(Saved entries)
**src/rtl/tbg_pkg.sv**
```systemverilog
package tbg_pkg;
   // Busy-time counter behaviour at its top value
   typedef enum logic [0:0] {
      BT_WRAP     = 1'b0,
      BT_SATURATE = 1'b1
   } bt_mode_e;
endpackage

```
**src/rtl/tbg_hold_timer.sv**
```systemverilog
module tbg_hold_timer #(
   parameter int HOLD_W = 16
) (
   input  logic              clk,
   input  logic              rst_n,
   input  logic              trig_i,
   input  logic [HOLD_W-1:0] load_val_i,
   output logic              active_o
);
   logic [HOLD_W-1:0] cnt_q;

   always_ff @(posedge clk) begin
      if (!rst_n) begin
         cnt_q <= '0;
      end else if (trig_i) begin
         cnt_q <= load_val_i;
      end else if (cnt_q != '0) begin
         cnt_q <= cnt_q - HOLD_W'(1);
      end
   end

   assign active_o = (cnt_q != '0);


   reload_on_trig_chk: assert property (@(posedge clk) disable iff (!rst_n)
      trig_i |=> (cnt_q == $past(load_val_i)));


   count_down_chk: assert property (@(posedge clk) disable iff (!rst_n)
      (!trig_i && active_o) |=> (cnt_q == $past(cnt_q) - HOLD_W'(1)));


   idle_stays_chk: assert property (@(posedge clk) disable iff (!rst_n)
      (!trig_i && !active_o) |=> !active_o);
endmodule

```
**src/rtl/tbg_buf_track.sv**
```systemverilog
module tbg_buf_track #(
   parameter int BUF_W = 8
) (
   input  logic             clk,
   input  logic             rst_n,
   input  logic             take_i,
   input  logic             release_i,
   input  logic [BUF_W-1:0] limit_i,
   output logic [BUF_W-1:0] used_o,
   output logic             full_o
);
   logic [BUF_W-1:0] used_q;
   logic             inc, dec;

   assign full_o = (used_q >= limit_i);
   assign inc    = take_i && !full_o;
   assign dec    = release_i && (used_q != '0);

   always_ff @(posedge clk) begin
      if (!rst_n) begin
         used_q <= '0;
      end else begin
         unique case ({inc, dec})
            2'b10:   used_q <= used_q + BUF_W'(1);
            2'b01:   used_q <= used_q - BUF_W'(1);
            default: used_q <= used_q;
         endcase
      end
   end

   assign used_o = used_q;


   empty_release_chk: assert property (@(posedge clk) disable iff (!rst_n)
      (release_i && !take_i && used_q == '0) |=> (used_q == '0));


   idle_hold_chk: assert property (@(posedge clk) disable iff (!rst_n)
      (!take_i && !release_i) |=> $stable(used_q));


   no_claim_when_full_chk: assert property (@(posedge clk) disable iff (!rst_n)
      (full_o && !release_i) |=> (used_q == $past(used_q)));
endmodule

```
**src/rtl/tbg_busy_accum.sv**
```systemverilog
module tbg_busy_accum #(
   parameter int               HALF_W  = 16,
   parameter tbg_pkg::bt_mode_e BT_MODE = tbg_pkg::BT_SATURATE
) (
   input  logic              clk,
   input  logic              rst_n,
   input  logic              busy_i,
   input  logic              clr_i,
   output logic [HALF_W-1:0] hi_o,
   output logic [HALF_W-1:0] lo_o
);
   localparam int CNT_W = 2 * HALF_W;
   localparam logic [CNT_W-1:0] CNT_MAX = {CNT_W{1'b1}};

   logic [CNT_W-1:0] cnt_q;
   logic [CNT_W-1:0] cnt_inc;

   generate
      if (BT_MODE == tbg_pkg::BT_SATURATE) begin : g_sat
         assign cnt_inc = (cnt_q == CNT_MAX) ? cnt_q : cnt_q + CNT_W'(1);


         sat_hold_chk: assert property (@(posedge clk) disable iff (!rst_n)
            (cnt_q == CNT_MAX && !clr_i) |=> (cnt_q == CNT_MAX));
      end else begin : g_wrap
         assign cnt_inc = cnt_q + CNT_W'(1);
      end
   endgenerate

   always_ff @(posedge clk) begin
      if (!rst_n || clr_i) begin
         cnt_q <= '0;
      end else if (busy_i) begin
         cnt_q <= cnt_inc;
      end
   end

   assign hi_o = cnt_q[CNT_W-1:HALF_W];
   assign lo_o = cnt_q[HALF_W-1:0];


   clear_wins_chk: assert property (@(posedge clk) disable iff (!rst_n)
      clr_i |=> (cnt_q == '0));


   idle_frozen_chk: assert property (@(posedge clk) disable iff (!rst_n)
      (!busy_i && !clr_i) |=> $stable(cnt_q));
endmodule

```
**src/rtl/trig_busy_gen.sv**
```systemverilog
module trig_busy_gen #(
   parameter int                HOLD_W  = 16,
   parameter int                BUF_W   = 8,
   parameter int                HALF_W  = 16,
   parameter tbg_pkg::bt_mode_e BT_MODE = tbg_pkg::BT_SATURATE
) (
   input  logic              clk,
   input  logic              rst_n,
   input  logic              l0_trig_i,
   input  logic              buf_rel_i,
   input  logic [HOLD_W-1:0] cfg_hold_i,
   input  logic [BUF_W-1:0]  cfg_nbuf_i,
   input  logic              bt_clr_i,
   output logic              busy_o,
   output logic [BUF_W-1:0]  bufs_used_o,
   output logic [HALF_W-1:0] bt_hi_o,
   output logic [HALF_W-1:0] bt_lo_o
);
   generate
      if (HOLD_W < 1 || HOLD_W > 32) begin : g_bad_hold
         initial $fatal(1, "HOLD_W must be within 1..32");
      end
      if (BUF_W < 1 || BUF_W > 16) begin : g_bad_buf
         initial $fatal(1, "BUF_W must be within 1..16");
      end
      if (HALF_W < 2 || HALF_W > 32) begin : g_bad_half
         initial $fatal(1, "HALF_W must be within 2..32");
      end
   endgenerate

   logic hold_active;
   logic bufs_full;

   tbg_hold_timer #(.HOLD_W(HOLD_W)) u_hold (
      .clk        (clk),
      .rst_n      (rst_n),
      .trig_i     (l0_trig_i),
      .load_val_i (cfg_hold_i),
      .active_o   (hold_active)
   );

   tbg_buf_track #(.BUF_W(BUF_W)) u_bufs (
      .clk       (clk),
      .rst_n     (rst_n),
      .take_i    (l0_trig_i),
      .release_i (buf_rel_i),
      .limit_i   (cfg_nbuf_i),
      .used_o    (bufs_used_o),
      .full_o    (bufs_full)
   );

   assign busy_o = hold_active | bufs_full;

   tbg_busy_accum #(.HALF_W(HALF_W), .BT_MODE(BT_MODE)) u_accum (
      .clk    (clk),
      .rst_n  (rst_n),
      .busy_i (busy_o),
      .clr_i  (bt_clr_i),
      .hi_o   (bt_hi_o),
      .lo_o   (bt_lo_o)
   );


   full_forces_busy_chk: assert property (@(posedge clk) disable iff (!rst_n)
      (bufs_used_o >= cfg_nbuf_i) |-> busy_o);


   trig_gives_busy_chk: assert property (@(posedge clk) disable iff (!rst_n)
      (l0_trig_i && cfg_hold_i != '0) |=> busy_o);
endmodule

```
### src/rtl/hcd_ctrl.sv
module hcd_ctrl
    import hcd_pkg::*;
#(
    parameter int LINE_W = 13
) (
    input  logic       clk,
    input  logic       rst,
    input  logic       cfg_we,
    input  logic [7:0] cfg_wdata,
    input  logic       i_valid,
    input  logic       i_sol,
    input  logic       i_eol,
    input  logic       can_step,
    output logic       i_ready,
    output wop_e       op,
    output mode_t      mode_use,
    output mode_t      mode_act,
    output logic       nv,
    output logic       nsol,
    output logic       neol,
    output logic       neven
);
    localparam int IW = LINE_W + 1;
    localparam logic signed [IW-1:0] START = IW'(-LEAD);

    logic signed [IW-1:0] cidx, cidx_n, last;
    logic  flushing, take, fstep;
    mode_t shadow, active;

    assign i_ready  = can_step & ~flushing;
    assign take     = i_valid & i_ready;
    assign fstep    = flushing & can_step;
    assign mode_act = active;

    always_comb begin
        op     = W_HOLD;
        cidx_n = cidx;
        if (take) begin
            op     = i_sol ? W_FILL : W_PUSH;
            cidx_n = i_sol ? START : cidx + IW'(1);
        end else if (fstep) begin
            op     = W_REPEAT;
            cidx_n = cidx + IW'(1);
        end
        mode_use = (take & i_sol) ? shadow : active;
        nv       = (take | fstep) & ~cidx_n[IW-1];
        nsol     = (cidx_n == '0);
        neol     = fstep & (cidx_n == last);
        neven    = ~cidx_n[0];
    end

    always_ff @(posedge clk) begin
        if (rst) begin
            cidx     <= START;
            last     <= '0;
            flushing <= 1'b0;
            shadow   <= '0;
            active   <= '0;
        end else begin
            if (cfg_we) shadow <= decode_mode(cfg_wdata);
            if (take | fstep) cidx <= cidx_n;
            if (take & i_sol) active <= shadow;
            if (take & i_eol) begin
                flushing <= 1'b1;
                last     <= cidx_n + IW'(LEAD);
            end
            if (fstep && cidx_n == last) flushing <= 1'b0;
        end
    end

    // the applied mode only moves when a start-of-line pixel is taken
    assert_mode_at_sol_R10: assert property (@(posedge clk) disable iff (rst)
        !(take && i_sol) |=> $stable(active));
endmodule

### src/rtl/hcd_win.sv
module hcd_win
    import hcd_pkg::*;
(
    input  logic clk,
    input  logic rst,
    input  wop_e op,
    input  pix_t din,
    output pix_t nxt [NTAP]
);
    pix_t w [NTAP];

    for (genvar i = 0; i < NTAP; i++) begin : g_slot
        if (i == 0) begin : g_head
            assign nxt[i] = (op == W_FILL || op == W_PUSH) ? din : w[i];
        end else begin : g_body
            assign nxt[i] = (op == W_FILL) ? din :
                            (op == W_HOLD) ? w[i] : w[i-1];
        end
    end

    always_ff @(posedge clk) begin
        if (rst) begin
            for (int i = 0; i < NTAP; i++) w[i] <= '0;
        end else begin
            w <= nxt;
        end
    end
endmodule

### src/rtl/hcd_filt.sv
module hcd_filt
    import hcd_pkg::*;
(
    input  samp_t win [NTAP],
    input  meth_e meth,
    output samp_t res
);
    localparam logic signed [ACC_W-1:0] HALF = ACC_W'(1) <<< (FRAC - 1);
    localparam logic signed [ACC_W-1:0] HI   = ACC_W'((1 << PW) - 1);

    logic signed [ACC_W-1:0] acc, rnd, s, c;
    logic [PW:0] pair;
    samp_t clamped;

    always_comb begin
        acc = '0;
        for (int i = 0; i < NTAP; i++) begin
            s   = ACC_W'(signed'({1'b0, win[i]}));
            c   = ACC_W'(tap(meth, i));
            acc = acc + s * c;
        end
        rnd = (acc + HALF) >>> FRAC;
        if (rnd < 0)       clamped = '0;
        else if (rnd > HI) clamped = '1;
        else               clamped = samp_t'(rnd);

        pair = {1'b0, win[CENTER]} + {1'b0, win[CENTER-1]} + (PW+1)'(1);
        case (meth)
            M_DROP:  res = win[CENTER];
            M_AVG:   res = samp_t'(pair >> 1);
            default: res = clamped;
        endcase
    end
endmodule

### src/rtl/chroma_hdown.sv
module chroma_hdown
    import hcd_pkg::*;
#(
    parameter int LINE_W = 13
) (
    input  logic          clk,
    input  logic          rst,
    input  logic          cfg_we,
    input  logic [7:0]    cfg_wdata,
    input  logic          i_valid,
    output logic          i_ready,
    input  logic          i_sol,
    input  logic          i_eol,
    input  logic [PW-1:0] i_y,
    input  logic [PW-1:0] i_cb,
    input  logic [PW-1:0] i_cr,
    output logic          o_valid,
    input  logic          o_ready,
    output logic          o_sol,
    output logic          o_eol,
    output logic          o_cvalid,
    output logic [PW-1:0] o_y,
    output logic [PW-1:0] o_cb,
    output logic [PW-1:0] o_cr
);
    localparam int NCOMP = 2;

    logic  can_step, nv, nsol, neol, neven;
    wop_e  op;
    mode_t mode_use, mode_act;
    pix_t  din;
    pix_t  nxt [NTAP];
    samp_t fres [NCOMP];

    assign din      = '{y: i_y, cb: i_cb, cr: i_cr};
    assign can_step = ~o_valid | o_ready;

    hcd_ctrl #(.LINE_W(LINE_W)) u_ctrl (
        .clk(clk), .rst(rst), .cfg_we(cfg_we), .cfg_wdata(cfg_wdata),
        .i_valid(i_valid), .i_sol(i_sol), .i_eol(i_eol), .can_step(can_step),
        .i_ready(i_ready), .op(op), .mode_use(mode_use), .mode_act(mode_act),
        .nv(nv), .nsol(nsol), .neol(neol), .neven(neven)
    );

    hcd_win u_win (.clk(clk), .rst(rst), .op(op), .din(din), .nxt(nxt));

    for (genvar c = 0; c < NCOMP; c++) begin : g_comp
        samp_t cw [NTAP];
        for (genvar i = 0; i < NTAP; i++) begin : g_t
            assign cw[i] = (c == 0) ? nxt[i].cb : nxt[i].cr;
        end
        hcd_filt u_filt (.win(cw), .meth(mode_use.meth), .res(fres[c]));
    end

    always_ff @(posedge clk) begin
        if (rst) begin
            o_valid  <= 1'b0;
            o_sol    <= 1'b0;
            o_eol    <= 1'b0;
            o_cvalid <= 1'b0;
            o_y      <= '0;
            o_cb     <= '0;
            o_cr     <= '0;
        end else if (can_step) begin
            o_valid <= nv;
            o_sol   <= nsol;
            o_eol   <= neol;
            o_y     <= to_depth(nxt[CENTER].y, mode_use.narrow);
            if (mode_use.reduce) begin
                o_cvalid <= neven;
                o_cb     <= neven ? to_depth(fres[0], mode_use.narrow) : '0;
                o_cr     <= neven ? to_depth(fres[1], mode_use.narrow) : '0;
            end else begin
                o_cvalid <= 1'b1;
                o_cb     <= to_depth(nxt[CENTER].cb, mode_use.narrow);
                o_cr     <= to_depth(nxt[CENTER].cr, mode_use.narrow);
            end
        end
    end

    // a stalled output pixel keeps its value
    assert_hold_R9: assert property (@(posedge clk) disable iff (rst)
        o_valid && !o_ready |=> o_valid && $stable(o_y) && $stable(o_cb) &&
        $stable(o_cr) && $stable(o_sol) && $stable(o_eol) && $stable(o_cvalid));

    // narrowed output never exceeds the 8-bit range
    assert_narrow_R7: assert property (@(posedge clk) disable iff (rst)
        o_valid && mode_act.narrow |-> o_y <= 10'd255 && o_cb <= 10'd255 && o_cr <= 10'd255);

    // index 0 is even, so it always carries chroma
    assert_sol_chroma_R2: assert property (@(posedge clk) disable iff (rst)
        o_valid && o_sol |-> o_cvalid);

    // the pixel after a line end opens a new line
    assert_eol_then_sol_R8: assert property (@(posedge clk) disable iff (rst)
        o_valid && o_ready && o_eol |=> !o_valid || o_sol);
endmodule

## PROBLEM TO SOLVE
What are the lines above, starting at the one with "if (fstep &&" and ending at the one with "assert_mode_at_sol_R10: assert property"? Give them again exactly, and only them.

## RESULT
            if (fstep && cidx_n == last) flushing <= 1'b0;
        end
    end

    // the applied mode only moves when a start-of-line pixel is taken
    assert_mode_at_sol_R10: assert property (@(posedge clk) disable iff (rst)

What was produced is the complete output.